In 1950, Rowland Ward Ltd. opened an establishment in Nairobi for taxidermy and as a center for processing and shipping raw skins. In England, the business continued in various locations in London, and in the period between 1960 and 1970 Rowland Ward Ltd. employed from twenty-nine to forty-four people, . When Gerald Best died on 17 October 1969, the taxidermy part of the business was taken over by Anthony Arthur Best, his son.

However, the times were changing and the continued loss of habitat for the world's great mammals had its effect on hunting. Various locales and entire countries closed their hunting programs, including India in 1971 and Kenya in 1976. In 1974 the government of Kenya expropriated the Nairobi Rowland Ward establishment without compensation, a great loss for the company. This, combined with the shifting of the client base to the United States and the increasing competition from American and European companies, caused the taxidermy side of the business to close in the mid-1970s.

== Retail Establishment in London ==
Tim Best, a brother of Anthony, continued to operate the Rowland Ward store, now located in Knightsbridge, London, which sold crystal, porcelain, books, and other animal-themed items. He also published books containing accounts of big-game hunting adventures, including Tony Sanchez's on the Trail of the African Elephant. In addition, Tim Best was in charge of the record book series; in 1981 he published the eighteenth edition of Records of Big Game.

== Ownership Moves to the United States and then to South Africa ==

The eighteenth edition of Records of Big Game was, however, the last edition to be published in England. In 1982 the company was sold to Game Conservation International (known as Game Coin), an organisation based in San Antonio, Texas. Game Coin published one edition of the Records of Big Game and then turned over the publishing of the series to Steve Smith of Johannesburg, South Africa.

Steve Smith greatly revitalised the publishing program and started publishing maps, more hunting narratives, and natural history books as well as the perennial best-seller Records of Big Game. Smith also once again began accepting game entries from Asia, Europe, and North America. (Only African game had been accepted since the tenth edition of Records of Big Game (1935).)

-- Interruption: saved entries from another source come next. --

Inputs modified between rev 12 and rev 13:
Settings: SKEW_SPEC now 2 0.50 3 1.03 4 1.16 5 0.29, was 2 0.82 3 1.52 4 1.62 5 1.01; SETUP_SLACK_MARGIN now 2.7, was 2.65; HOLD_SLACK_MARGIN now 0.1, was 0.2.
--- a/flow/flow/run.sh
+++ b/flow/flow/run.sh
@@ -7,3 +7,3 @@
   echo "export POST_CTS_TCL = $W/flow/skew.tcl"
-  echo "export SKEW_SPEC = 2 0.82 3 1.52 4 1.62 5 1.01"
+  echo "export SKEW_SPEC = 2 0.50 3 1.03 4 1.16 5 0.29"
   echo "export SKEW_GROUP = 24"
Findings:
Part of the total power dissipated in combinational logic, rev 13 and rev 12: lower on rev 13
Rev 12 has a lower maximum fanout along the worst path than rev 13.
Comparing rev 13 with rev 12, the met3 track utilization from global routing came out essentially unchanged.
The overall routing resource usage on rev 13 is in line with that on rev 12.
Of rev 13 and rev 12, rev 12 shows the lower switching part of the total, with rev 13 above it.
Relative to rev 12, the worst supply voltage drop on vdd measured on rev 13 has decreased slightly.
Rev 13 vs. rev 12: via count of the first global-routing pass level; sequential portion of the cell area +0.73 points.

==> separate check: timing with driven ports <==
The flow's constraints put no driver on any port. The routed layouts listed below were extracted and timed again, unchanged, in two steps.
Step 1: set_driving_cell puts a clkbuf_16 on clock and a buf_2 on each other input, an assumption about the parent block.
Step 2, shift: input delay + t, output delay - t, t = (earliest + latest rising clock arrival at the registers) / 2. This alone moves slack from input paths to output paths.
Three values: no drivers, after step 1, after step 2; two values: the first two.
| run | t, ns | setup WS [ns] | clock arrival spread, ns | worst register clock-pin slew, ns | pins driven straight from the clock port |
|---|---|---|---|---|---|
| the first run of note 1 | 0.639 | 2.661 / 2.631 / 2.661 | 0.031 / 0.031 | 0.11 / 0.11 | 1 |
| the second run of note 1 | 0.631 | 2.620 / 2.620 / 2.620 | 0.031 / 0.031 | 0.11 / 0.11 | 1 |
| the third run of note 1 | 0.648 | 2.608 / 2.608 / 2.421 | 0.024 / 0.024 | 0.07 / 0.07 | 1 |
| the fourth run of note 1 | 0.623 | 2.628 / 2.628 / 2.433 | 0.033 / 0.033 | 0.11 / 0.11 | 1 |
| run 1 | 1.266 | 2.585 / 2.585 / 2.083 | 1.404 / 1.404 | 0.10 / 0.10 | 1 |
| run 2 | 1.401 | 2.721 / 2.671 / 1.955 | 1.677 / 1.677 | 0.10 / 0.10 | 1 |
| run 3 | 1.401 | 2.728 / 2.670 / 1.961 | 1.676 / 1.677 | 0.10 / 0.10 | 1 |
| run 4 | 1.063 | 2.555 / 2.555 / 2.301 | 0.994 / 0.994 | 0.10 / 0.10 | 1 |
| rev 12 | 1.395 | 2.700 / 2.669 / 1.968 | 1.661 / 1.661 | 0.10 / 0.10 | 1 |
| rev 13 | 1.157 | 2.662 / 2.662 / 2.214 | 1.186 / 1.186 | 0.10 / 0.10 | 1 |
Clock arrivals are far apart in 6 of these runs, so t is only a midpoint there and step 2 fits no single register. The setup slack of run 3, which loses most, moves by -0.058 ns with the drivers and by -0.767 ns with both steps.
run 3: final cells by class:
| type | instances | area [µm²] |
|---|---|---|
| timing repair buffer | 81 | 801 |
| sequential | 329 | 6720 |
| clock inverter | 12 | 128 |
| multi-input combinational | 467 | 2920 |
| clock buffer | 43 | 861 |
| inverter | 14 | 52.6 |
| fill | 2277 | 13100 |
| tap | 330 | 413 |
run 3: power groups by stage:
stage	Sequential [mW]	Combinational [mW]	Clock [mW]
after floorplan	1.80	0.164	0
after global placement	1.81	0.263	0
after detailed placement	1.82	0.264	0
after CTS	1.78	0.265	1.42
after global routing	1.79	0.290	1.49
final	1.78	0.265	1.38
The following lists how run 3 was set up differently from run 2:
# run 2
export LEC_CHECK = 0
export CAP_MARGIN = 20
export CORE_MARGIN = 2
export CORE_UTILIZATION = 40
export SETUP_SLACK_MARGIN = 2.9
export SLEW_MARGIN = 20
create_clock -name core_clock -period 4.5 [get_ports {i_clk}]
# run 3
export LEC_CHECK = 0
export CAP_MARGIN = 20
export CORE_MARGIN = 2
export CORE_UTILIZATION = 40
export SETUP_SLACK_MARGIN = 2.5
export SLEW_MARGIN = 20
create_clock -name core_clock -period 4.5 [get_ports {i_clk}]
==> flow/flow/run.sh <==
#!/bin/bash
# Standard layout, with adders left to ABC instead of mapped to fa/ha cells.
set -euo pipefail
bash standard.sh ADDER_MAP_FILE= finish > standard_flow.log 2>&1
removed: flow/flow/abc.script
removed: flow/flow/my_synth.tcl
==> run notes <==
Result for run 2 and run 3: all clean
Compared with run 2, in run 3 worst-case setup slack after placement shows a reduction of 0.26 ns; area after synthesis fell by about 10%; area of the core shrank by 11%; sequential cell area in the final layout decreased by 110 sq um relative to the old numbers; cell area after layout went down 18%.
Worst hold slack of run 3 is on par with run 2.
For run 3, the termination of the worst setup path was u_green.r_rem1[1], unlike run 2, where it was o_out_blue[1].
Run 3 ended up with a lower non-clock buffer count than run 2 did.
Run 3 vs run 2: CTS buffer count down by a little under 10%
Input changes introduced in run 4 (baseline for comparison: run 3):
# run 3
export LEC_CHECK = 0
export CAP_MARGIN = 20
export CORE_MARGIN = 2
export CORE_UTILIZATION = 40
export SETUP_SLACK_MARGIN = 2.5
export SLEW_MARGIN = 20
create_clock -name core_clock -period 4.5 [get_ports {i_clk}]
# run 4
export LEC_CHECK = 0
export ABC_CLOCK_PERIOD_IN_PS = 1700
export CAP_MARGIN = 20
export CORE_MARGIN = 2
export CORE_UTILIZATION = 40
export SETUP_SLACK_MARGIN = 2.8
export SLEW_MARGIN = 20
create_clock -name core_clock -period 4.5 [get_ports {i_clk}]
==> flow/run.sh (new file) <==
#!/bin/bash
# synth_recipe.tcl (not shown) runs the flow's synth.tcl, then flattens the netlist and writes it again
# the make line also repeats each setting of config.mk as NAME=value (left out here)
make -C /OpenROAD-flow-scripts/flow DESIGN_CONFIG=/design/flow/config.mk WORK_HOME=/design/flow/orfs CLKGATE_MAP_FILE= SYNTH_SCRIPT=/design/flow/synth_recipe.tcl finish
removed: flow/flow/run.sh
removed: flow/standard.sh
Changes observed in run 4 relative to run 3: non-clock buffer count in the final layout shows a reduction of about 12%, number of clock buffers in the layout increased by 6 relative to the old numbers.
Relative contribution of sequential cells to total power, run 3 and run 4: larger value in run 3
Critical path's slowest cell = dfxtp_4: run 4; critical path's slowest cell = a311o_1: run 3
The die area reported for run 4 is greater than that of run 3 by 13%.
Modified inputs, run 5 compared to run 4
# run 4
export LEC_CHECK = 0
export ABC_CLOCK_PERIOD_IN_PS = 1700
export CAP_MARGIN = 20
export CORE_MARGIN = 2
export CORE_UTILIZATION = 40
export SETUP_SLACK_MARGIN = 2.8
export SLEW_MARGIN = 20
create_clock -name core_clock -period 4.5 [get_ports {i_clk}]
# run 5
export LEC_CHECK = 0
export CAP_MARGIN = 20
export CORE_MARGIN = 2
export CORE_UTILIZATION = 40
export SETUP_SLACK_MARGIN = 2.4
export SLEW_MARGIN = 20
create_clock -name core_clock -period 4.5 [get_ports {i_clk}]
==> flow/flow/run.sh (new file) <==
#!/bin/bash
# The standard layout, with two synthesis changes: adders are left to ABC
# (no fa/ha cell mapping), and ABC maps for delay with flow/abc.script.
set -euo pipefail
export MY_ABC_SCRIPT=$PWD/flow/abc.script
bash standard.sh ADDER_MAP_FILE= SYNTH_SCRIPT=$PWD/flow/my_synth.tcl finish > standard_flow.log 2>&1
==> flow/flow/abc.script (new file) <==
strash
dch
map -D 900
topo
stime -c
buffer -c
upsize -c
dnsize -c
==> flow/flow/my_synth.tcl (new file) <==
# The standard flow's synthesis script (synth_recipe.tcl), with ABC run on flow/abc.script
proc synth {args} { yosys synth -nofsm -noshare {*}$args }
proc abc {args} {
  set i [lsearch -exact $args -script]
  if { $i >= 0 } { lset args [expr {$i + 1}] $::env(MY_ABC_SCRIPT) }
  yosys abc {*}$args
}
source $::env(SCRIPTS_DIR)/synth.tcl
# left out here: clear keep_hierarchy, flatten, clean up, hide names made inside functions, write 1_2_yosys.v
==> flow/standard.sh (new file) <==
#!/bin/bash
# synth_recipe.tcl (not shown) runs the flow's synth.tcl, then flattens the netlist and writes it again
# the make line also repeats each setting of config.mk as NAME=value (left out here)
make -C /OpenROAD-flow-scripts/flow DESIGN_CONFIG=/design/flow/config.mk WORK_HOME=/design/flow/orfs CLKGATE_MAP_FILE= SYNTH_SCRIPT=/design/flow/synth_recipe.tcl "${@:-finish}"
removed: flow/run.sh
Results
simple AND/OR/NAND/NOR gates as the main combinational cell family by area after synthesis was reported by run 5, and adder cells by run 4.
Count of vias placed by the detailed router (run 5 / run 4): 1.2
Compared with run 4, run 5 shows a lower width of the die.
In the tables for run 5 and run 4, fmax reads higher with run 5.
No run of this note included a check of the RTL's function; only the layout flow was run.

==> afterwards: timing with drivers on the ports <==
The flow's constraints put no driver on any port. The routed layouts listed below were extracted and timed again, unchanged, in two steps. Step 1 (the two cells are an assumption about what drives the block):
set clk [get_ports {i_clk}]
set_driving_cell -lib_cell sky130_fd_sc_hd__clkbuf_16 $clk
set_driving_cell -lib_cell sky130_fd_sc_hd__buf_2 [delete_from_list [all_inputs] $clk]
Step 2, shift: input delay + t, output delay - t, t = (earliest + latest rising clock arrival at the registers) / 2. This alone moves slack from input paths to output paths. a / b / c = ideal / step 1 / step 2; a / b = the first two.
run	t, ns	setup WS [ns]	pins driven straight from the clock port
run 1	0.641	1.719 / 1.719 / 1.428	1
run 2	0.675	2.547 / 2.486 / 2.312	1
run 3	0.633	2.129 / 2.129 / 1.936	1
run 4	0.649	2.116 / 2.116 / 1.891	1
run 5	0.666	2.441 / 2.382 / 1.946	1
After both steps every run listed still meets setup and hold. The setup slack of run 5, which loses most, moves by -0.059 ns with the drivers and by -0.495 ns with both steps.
Context: an optimization exercise on an open-source flow, tuned for small area and a short achievable clock period. The choices shown serve that exercise and are no tape-out recipe. At most, simulation tests tie the RTL to the original design; equivalence was not proved. No activity file was given, so power comes from the tool's default toggle rates.

Design dma_rx_unpacker, start of the top module:
module dma_rx_unpacker #(
  parameter int          FIFO_DEPTH = 16,
  parameter logic [15:0] HDR_MAGIC  = dma_pkg::DMA_HDR_MAGIC,
  localparam int         LVL_W      = $clog2(FIFO_DEPTH) + 1
) (
  input  logic                  clk,
  input  logic                  reset_n,
  input  logic [dma_pkg::DMA_BEAT_W-1:0] dma_read_data,
  input  logic                  dma_read_valid,
  output logic [dma_pkg::DMA_WORD_W-1:0] out_data,
  output logic                  out_valid,
  input  logic                  out_ready,
  output logic                  out_last,
  output logic [LVL_W-1:0]      fifo_level,
  output logic                  overflow,
  input  logic                  ovf_clr,
  output logic                  frame_err,
  output logic [31:0]           frame_cnt,
  output logic [31:0]           drop_cnt
);
  localparam int AW = $clog2(FIFO_DEPTH);
  logic [AW-1:0]           wr_ptr, wr_ptr_d;
  logic [FIFO_DEPTH-1:0]   wr_en;       
  logic [FIFO_DEPTH-1:0]   rd_oh, rd_oh_d;
  logic [3*FIFO_DEPTH-1:0] nsel;        
  logic [FIFO_DEPTH-1:0]   we;
  logic [LVL_W-1:0]        level_d;
  logic                    full, empty, lvl_le1, lvl_1;
  logic                    push, pop;
  logic                    pay;         
  logic                    ov;          
  logic [3:0]              lane, lane_d;   
  logic [15:0]             rem;
  logic                    rem1;        
  logic                    hdr_ok;      
  logic [15:0]             hdr_len;
  logic                    hdr_len0, hdr_len1;
  logic [31:0]             nxt_word, hdr_word, w_word;
  logic                    hs, hdr_act, accept, last, lane3;
  logic                    hact;        
  logic                    step, wrap;   
  logic [3*FIFO_DEPTH-1:0] nsel_d;
  assign push = dma_read_valid & ~full;
  assign we   = {FIFO_DEPTH{dma_read_valid}} & wr_en;
  dma_rx_fifo #(
    .DEPTH (FIFO_DEPTH),
    .WIDTH (dma_pkg::DMA_BEAT_W)
  ) u_fifo (
    .clk      (clk),
    .we       (we),
    .wdata    (dma_read_data),
    .rd_oh    (rd_oh),
    .nsel     (nsel),
    .nxt_word (nxt_word),
    .hdr_word (hdr_word)
  );
  assign w_word  = dma_read_data[31:0];
  assign hs      = ov & out_ready;
  assign hdr_act = hact;
  assign accept  = hact & hdr_ok & ~hdr_len0;
  ...
export LEC_CHECK = 0
export CAP_MARGIN = 20
export CORE_MARGIN = 2
export CORE_UTILIZATION = 40
export CTS_CLUSTER_DIAMETER = 80
export CTS_CLUSTER_SIZE = 25
export GPL_ROUTABILITY_DRIVEN = 0
export SETUP_SLACK_MARGIN = 3.05
export SLEW_MARGIN = 20
create_clock -name core_clock -period 5.5 [get_ports {clk}]
run.sh (not shown) runs the stock make flow with config.mk's settings and CLKGATE_MAP_FILE= SYNTH_SCRIPT=/design/flow/synth_recipe.tcl, a recipe that flattens the netlist after the stock synthesis.
The baseline completed with no timing, DRC or antenna violations.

A year after Smith died in a car accident (1993), Game Coin sold the company to Robin Halse of Queenstown, South Africa. Subsequently, the company was taken over by his daughter, Jane Halse, who continues to publish the Records of Big Game series as well as other natural history and hunting publications.
Since the Halse family took over the business, Rowland Ward has continued to remain active in publishing and has also branched out in other areas as well. Besides publishing and selling books, Rowland Ward also sells clothing and leather goods. Its retail establishment in Johannesburg sells its products all over the world via its Web site and catalogs. Safari Press of Huntington Beach, California, distributes the company's publications in North America. In 2015 the company was sold and operations are now based in California.